→ **Work request**:
Please copy, exactly as they appear below, the lines from the one containing "synth_stat cells (2+" through the one containing "max: idx[0] / seg[5]".

→ **Study material**:
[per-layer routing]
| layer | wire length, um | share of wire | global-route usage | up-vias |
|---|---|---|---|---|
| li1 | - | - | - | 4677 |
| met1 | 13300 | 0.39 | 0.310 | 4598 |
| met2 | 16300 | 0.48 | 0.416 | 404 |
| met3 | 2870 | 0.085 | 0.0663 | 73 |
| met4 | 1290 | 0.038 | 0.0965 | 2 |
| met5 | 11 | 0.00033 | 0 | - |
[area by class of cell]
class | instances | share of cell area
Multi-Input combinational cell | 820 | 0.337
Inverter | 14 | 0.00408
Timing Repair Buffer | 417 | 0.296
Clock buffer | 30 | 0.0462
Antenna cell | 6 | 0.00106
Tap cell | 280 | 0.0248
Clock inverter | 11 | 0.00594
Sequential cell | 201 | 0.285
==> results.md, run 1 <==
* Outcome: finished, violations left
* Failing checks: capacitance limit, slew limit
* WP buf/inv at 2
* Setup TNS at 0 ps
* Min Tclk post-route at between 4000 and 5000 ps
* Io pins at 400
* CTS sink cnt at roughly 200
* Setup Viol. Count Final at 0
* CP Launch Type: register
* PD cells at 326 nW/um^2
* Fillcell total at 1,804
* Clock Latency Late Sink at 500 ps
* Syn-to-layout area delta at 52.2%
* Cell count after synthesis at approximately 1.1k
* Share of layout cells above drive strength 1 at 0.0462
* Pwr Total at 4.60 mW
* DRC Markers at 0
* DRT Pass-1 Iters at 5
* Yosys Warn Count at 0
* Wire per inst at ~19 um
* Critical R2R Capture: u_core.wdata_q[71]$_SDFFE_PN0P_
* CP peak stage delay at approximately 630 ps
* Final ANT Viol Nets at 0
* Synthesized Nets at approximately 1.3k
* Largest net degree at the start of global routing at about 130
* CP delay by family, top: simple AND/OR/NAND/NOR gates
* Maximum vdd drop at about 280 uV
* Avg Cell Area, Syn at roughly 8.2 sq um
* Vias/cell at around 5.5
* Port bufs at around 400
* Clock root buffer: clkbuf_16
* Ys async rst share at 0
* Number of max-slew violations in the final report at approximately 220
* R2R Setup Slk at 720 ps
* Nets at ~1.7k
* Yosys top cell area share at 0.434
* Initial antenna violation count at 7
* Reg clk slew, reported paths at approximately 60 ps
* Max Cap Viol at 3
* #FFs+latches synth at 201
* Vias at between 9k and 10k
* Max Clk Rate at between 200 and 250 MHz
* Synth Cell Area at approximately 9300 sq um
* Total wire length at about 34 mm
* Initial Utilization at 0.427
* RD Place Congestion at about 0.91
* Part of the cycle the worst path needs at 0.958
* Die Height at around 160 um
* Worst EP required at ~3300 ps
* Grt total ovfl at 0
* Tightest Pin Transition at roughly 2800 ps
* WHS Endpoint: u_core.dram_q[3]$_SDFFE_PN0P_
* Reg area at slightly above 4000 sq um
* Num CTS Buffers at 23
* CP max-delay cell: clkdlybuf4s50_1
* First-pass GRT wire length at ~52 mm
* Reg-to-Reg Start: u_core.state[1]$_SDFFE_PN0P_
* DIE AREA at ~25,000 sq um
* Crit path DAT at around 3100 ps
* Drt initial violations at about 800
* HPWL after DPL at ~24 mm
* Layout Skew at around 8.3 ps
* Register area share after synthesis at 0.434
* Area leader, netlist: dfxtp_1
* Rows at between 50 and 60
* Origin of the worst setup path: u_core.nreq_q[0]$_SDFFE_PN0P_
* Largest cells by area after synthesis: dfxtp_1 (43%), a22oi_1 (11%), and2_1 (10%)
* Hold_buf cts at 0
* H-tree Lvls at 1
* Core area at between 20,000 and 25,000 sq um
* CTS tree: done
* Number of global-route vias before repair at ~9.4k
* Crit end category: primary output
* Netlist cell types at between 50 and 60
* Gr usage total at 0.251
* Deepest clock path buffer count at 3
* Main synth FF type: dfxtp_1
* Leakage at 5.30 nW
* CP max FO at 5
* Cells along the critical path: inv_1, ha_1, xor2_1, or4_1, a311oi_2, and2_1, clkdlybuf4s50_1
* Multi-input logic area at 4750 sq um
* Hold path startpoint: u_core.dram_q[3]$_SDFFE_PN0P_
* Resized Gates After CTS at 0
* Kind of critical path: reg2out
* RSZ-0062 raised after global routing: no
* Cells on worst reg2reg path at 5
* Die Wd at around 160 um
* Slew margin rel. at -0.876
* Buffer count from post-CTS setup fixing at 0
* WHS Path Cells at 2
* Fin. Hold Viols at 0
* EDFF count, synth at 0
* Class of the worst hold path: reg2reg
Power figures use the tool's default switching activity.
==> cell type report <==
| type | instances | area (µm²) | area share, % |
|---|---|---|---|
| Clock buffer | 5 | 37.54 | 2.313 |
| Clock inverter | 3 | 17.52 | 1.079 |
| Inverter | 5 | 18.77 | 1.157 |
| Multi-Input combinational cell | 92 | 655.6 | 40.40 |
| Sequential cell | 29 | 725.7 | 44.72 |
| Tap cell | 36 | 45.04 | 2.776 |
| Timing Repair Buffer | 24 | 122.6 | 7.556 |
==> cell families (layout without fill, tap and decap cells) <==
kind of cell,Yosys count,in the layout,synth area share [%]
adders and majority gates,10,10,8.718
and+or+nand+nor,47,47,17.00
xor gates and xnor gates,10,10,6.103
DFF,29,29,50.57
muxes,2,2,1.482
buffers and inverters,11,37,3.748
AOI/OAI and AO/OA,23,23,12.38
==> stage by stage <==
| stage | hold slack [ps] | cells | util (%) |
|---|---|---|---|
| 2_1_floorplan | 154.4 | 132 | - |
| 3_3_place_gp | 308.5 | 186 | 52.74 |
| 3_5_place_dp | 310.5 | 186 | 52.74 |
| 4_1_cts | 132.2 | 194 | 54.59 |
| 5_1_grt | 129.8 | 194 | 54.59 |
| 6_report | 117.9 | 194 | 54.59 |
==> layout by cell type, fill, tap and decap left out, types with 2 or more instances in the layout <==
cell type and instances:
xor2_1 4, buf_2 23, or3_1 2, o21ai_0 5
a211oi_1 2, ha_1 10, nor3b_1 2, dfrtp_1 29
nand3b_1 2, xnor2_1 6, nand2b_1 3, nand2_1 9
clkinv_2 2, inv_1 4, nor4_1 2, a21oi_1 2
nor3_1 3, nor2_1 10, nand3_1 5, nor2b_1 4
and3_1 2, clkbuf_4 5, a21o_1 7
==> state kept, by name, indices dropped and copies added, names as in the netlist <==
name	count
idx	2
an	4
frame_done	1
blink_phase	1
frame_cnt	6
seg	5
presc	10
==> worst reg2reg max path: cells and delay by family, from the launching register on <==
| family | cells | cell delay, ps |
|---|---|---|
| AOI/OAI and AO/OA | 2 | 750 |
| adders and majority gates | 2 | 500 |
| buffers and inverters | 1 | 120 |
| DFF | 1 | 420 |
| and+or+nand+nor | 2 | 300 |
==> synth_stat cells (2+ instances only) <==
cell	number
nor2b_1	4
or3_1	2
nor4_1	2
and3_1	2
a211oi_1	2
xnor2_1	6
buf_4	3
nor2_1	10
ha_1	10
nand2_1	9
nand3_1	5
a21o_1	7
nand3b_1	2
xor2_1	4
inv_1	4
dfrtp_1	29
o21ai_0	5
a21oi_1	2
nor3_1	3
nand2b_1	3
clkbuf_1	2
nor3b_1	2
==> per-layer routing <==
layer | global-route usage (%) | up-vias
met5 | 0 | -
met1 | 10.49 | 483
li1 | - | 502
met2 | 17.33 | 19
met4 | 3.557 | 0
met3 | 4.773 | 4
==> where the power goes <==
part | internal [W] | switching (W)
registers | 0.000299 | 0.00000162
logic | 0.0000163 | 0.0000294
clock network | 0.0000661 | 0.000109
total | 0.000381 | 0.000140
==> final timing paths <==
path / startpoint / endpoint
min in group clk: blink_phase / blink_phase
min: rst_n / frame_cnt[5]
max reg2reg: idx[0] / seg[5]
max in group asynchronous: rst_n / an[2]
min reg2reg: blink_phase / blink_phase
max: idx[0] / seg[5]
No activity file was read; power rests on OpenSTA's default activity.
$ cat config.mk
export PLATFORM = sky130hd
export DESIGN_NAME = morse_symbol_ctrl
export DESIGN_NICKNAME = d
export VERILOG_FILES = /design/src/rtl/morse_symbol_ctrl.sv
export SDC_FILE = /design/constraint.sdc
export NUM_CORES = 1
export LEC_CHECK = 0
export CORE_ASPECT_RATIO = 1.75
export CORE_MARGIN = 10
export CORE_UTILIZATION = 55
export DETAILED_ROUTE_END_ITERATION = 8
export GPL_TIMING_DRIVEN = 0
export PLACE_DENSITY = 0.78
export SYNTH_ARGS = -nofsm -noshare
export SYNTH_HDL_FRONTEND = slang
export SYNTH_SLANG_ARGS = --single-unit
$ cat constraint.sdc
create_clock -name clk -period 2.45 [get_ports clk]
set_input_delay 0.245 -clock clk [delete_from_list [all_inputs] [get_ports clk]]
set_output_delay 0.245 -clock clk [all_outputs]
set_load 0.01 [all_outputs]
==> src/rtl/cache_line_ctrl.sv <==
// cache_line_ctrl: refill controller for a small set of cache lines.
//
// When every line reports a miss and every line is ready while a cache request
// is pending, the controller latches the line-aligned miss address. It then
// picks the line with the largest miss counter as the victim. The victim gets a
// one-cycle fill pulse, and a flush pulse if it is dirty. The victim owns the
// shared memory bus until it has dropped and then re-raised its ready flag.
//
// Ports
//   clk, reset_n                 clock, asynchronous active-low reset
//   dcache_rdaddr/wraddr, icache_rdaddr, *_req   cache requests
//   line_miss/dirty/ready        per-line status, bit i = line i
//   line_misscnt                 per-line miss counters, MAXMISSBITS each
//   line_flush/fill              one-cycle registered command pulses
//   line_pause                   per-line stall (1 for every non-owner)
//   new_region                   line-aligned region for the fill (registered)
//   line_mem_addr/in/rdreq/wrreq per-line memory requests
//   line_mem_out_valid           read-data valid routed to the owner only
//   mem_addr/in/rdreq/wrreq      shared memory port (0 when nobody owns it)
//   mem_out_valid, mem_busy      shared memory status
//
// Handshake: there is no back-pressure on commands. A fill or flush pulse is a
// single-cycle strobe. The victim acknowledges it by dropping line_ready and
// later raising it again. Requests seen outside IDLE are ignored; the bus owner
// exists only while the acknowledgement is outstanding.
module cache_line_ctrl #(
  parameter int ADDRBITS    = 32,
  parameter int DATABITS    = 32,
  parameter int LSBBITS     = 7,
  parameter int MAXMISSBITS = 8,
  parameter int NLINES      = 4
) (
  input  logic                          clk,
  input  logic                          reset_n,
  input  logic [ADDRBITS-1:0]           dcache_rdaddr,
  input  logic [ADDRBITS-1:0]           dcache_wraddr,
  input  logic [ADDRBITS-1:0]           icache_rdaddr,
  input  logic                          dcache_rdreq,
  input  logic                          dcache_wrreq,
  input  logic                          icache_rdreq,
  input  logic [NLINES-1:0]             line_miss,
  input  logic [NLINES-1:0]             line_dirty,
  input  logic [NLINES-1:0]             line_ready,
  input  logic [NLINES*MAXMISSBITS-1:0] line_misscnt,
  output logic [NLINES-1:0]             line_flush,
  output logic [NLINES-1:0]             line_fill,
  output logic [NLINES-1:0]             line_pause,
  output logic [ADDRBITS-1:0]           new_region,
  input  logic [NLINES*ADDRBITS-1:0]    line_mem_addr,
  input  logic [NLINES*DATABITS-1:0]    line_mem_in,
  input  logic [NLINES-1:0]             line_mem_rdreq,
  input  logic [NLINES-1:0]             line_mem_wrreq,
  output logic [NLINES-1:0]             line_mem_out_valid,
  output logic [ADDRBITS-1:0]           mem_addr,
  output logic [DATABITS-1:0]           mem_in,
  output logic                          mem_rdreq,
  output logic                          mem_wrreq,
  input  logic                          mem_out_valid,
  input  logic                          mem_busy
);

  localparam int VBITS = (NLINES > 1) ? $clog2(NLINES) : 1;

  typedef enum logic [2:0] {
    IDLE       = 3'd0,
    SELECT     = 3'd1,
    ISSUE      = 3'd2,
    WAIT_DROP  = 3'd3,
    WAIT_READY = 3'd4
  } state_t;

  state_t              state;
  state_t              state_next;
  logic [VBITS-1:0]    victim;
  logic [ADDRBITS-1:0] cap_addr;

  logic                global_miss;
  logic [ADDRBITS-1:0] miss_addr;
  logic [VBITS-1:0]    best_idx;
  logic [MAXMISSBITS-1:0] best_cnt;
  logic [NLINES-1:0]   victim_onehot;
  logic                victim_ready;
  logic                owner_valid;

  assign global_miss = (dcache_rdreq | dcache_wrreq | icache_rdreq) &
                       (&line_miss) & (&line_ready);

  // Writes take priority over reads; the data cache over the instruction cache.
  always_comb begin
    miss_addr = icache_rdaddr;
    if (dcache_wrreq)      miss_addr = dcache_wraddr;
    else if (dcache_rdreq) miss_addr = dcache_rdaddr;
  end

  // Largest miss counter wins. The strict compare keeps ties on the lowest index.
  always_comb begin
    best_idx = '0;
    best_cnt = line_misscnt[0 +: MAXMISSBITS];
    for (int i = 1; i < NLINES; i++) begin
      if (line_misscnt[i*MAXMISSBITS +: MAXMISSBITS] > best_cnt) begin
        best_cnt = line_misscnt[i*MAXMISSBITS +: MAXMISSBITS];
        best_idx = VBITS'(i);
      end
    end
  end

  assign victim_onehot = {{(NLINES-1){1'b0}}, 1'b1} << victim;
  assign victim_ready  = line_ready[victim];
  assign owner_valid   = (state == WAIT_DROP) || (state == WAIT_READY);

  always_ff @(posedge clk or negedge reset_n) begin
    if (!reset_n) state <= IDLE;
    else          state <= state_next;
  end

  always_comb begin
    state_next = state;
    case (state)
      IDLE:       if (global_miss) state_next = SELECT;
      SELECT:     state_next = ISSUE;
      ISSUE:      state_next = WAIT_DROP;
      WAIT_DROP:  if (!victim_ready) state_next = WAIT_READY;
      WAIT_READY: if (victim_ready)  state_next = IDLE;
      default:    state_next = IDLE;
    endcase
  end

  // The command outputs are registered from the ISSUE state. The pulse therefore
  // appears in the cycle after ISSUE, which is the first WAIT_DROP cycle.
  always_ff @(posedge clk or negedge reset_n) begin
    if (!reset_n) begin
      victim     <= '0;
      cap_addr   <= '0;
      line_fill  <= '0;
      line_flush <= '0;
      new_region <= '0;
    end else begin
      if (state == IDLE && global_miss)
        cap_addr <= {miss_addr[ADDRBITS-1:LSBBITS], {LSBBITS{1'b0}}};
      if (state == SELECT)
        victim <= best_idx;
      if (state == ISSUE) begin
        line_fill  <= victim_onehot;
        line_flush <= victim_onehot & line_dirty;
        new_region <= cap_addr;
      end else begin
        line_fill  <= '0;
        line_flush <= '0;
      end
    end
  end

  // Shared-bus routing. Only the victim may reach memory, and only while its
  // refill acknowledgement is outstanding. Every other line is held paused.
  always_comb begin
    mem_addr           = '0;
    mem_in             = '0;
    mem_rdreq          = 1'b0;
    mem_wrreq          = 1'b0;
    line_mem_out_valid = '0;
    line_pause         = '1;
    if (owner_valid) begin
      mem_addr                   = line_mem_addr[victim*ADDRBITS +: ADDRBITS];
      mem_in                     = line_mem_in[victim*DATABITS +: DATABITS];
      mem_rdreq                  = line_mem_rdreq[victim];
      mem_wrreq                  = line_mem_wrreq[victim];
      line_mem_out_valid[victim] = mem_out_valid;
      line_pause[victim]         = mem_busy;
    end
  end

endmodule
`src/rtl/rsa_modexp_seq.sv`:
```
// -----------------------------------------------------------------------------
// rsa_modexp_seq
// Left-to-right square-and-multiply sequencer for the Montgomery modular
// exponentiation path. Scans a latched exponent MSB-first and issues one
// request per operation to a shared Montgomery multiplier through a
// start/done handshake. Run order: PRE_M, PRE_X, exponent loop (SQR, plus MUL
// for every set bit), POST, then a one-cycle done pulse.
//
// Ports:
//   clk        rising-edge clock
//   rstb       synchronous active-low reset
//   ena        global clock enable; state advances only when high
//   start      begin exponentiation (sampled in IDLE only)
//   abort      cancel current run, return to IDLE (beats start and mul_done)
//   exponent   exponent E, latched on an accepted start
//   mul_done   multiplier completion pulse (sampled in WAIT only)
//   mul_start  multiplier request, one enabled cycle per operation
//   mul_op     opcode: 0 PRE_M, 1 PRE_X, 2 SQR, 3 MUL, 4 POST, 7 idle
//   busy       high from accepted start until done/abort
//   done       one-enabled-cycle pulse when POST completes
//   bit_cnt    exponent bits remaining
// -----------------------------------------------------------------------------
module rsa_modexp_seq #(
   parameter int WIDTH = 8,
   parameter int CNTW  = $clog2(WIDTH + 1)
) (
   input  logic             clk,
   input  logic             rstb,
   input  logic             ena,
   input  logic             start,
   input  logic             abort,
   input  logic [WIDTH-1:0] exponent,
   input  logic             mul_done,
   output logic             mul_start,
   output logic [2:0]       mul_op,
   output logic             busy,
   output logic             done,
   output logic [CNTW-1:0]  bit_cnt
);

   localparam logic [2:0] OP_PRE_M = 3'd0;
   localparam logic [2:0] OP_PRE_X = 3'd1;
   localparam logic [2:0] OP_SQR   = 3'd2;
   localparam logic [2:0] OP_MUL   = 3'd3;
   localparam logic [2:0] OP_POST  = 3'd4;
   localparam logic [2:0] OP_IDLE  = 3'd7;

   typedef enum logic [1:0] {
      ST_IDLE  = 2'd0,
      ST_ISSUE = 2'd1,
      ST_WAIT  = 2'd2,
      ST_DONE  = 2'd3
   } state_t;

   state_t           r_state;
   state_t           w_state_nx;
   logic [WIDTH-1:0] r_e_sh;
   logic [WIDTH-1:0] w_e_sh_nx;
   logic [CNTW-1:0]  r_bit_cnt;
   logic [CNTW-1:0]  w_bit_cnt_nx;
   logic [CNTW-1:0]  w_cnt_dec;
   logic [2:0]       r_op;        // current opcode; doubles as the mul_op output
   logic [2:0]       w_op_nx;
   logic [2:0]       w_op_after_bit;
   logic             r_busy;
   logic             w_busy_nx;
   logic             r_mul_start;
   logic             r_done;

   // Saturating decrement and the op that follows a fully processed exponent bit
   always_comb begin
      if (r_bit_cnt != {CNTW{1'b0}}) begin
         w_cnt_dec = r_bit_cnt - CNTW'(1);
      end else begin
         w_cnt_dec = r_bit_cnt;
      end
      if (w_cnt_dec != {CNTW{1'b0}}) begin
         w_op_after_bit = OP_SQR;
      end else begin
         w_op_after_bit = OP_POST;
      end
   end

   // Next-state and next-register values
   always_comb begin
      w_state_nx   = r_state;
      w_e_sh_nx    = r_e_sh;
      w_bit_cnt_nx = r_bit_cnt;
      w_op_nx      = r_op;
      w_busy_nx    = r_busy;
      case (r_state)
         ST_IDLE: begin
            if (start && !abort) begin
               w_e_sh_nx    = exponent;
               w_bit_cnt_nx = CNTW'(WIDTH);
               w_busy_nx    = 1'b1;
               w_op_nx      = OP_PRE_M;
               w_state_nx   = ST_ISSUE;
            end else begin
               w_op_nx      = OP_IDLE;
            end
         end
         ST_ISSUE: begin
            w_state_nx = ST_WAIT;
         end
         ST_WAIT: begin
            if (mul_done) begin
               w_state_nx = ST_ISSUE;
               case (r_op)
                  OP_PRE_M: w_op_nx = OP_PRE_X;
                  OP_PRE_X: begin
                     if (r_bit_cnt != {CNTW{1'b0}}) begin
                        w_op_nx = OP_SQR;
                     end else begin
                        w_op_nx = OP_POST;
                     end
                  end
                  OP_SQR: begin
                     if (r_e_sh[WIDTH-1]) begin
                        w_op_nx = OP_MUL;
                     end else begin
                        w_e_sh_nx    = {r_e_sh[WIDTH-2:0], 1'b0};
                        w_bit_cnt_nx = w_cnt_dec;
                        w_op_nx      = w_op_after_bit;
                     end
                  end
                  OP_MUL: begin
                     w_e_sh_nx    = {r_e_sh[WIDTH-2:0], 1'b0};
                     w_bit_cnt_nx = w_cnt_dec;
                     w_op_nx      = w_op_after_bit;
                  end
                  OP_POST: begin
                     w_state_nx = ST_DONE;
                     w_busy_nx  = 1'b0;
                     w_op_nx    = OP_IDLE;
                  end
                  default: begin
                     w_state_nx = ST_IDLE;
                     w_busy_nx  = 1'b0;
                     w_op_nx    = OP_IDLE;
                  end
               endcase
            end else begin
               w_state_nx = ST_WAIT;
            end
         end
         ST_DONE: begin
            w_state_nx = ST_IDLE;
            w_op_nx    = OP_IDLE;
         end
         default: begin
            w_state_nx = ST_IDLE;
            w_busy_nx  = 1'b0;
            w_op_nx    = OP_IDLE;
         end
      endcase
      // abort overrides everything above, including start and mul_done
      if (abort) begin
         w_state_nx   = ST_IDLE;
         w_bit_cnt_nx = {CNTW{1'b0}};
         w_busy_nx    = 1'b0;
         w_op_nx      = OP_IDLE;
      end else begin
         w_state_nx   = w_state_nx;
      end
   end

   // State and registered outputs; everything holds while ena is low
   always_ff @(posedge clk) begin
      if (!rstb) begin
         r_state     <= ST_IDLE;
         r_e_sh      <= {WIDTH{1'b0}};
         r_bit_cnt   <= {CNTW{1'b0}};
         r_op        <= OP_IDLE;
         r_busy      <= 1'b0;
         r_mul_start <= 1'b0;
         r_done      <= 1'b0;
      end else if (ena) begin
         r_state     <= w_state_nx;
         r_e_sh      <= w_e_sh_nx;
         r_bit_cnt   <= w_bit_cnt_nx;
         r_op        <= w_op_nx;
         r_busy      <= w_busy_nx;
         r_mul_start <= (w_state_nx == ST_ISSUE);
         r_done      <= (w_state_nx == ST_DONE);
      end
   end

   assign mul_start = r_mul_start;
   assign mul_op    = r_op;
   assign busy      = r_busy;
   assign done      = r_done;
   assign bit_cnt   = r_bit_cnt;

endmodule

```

--

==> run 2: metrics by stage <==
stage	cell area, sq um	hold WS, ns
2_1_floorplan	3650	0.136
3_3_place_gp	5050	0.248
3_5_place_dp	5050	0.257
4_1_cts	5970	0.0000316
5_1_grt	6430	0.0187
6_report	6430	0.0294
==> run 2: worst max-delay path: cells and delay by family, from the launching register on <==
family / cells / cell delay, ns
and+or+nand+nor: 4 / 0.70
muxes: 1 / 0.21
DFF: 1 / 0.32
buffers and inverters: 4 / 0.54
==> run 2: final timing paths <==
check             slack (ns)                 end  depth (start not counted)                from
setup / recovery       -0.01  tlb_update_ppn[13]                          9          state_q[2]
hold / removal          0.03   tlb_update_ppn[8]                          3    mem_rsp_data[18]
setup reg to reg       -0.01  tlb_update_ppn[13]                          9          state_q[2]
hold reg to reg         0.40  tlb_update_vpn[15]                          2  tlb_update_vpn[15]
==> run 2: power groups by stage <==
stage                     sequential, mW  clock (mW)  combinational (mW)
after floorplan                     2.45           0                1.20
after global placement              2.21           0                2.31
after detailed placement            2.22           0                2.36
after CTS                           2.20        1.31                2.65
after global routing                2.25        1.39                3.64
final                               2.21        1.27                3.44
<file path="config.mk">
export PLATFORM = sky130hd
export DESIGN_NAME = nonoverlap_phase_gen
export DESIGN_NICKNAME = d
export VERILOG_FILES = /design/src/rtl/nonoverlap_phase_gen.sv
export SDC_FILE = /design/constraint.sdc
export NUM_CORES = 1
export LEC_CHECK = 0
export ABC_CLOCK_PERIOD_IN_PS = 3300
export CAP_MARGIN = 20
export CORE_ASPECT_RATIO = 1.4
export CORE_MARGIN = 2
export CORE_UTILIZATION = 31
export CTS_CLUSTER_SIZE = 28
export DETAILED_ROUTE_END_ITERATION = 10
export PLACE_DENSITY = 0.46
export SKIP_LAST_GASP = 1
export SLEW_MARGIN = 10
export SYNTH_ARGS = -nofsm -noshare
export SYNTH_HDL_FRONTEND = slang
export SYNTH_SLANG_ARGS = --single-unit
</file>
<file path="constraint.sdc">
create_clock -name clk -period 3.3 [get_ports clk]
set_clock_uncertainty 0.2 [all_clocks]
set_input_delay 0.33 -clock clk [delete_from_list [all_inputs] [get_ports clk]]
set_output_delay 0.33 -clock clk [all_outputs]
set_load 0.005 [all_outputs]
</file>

→ **The completed task**:
==> synth_stat cells (2+ instances only) <==
cell	number
nor2b_1	4
or3_1	2
nor4_1	2
and3_1	2
a211oi_1	2
xnor2_1	6
buf_4	3
nor2_1	10
ha_1	10
nand2_1	9
nand3_1	5
a21o_1	7
nand3b_1	2
xor2_1	4
inv_1	4
dfrtp_1	29
o21ai_0	5
a21oi_1	2
nor3_1	3
nand2b_1	3
clkbuf_1	2
nor3b_1	2
==> per-layer routing <==
layer | global-route usage (%) | up-vias
met5 | 0 | -
met1 | 10.49 | 483
li1 | - | 502
met2 | 17.33 | 19
met4 | 3.557 | 0
met3 | 4.773 | 4
==> where the power goes <==
part | internal [W] | switching (W)
registers | 0.000299 | 0.00000162
logic | 0.0000163 | 0.0000294
clock network | 0.0000661 | 0.000109
total | 0.000381 | 0.000140
==> final timing paths <==
path / startpoint / endpoint
min in group clk: blink_phase / blink_phase
min: rst_n / frame_cnt[5]
max reg2reg: idx[0] / seg[5]
max in group asynchronous: rst_n / an[2]
min reg2reg: blink_phase / blink_phase
max: idx[0] / seg[5]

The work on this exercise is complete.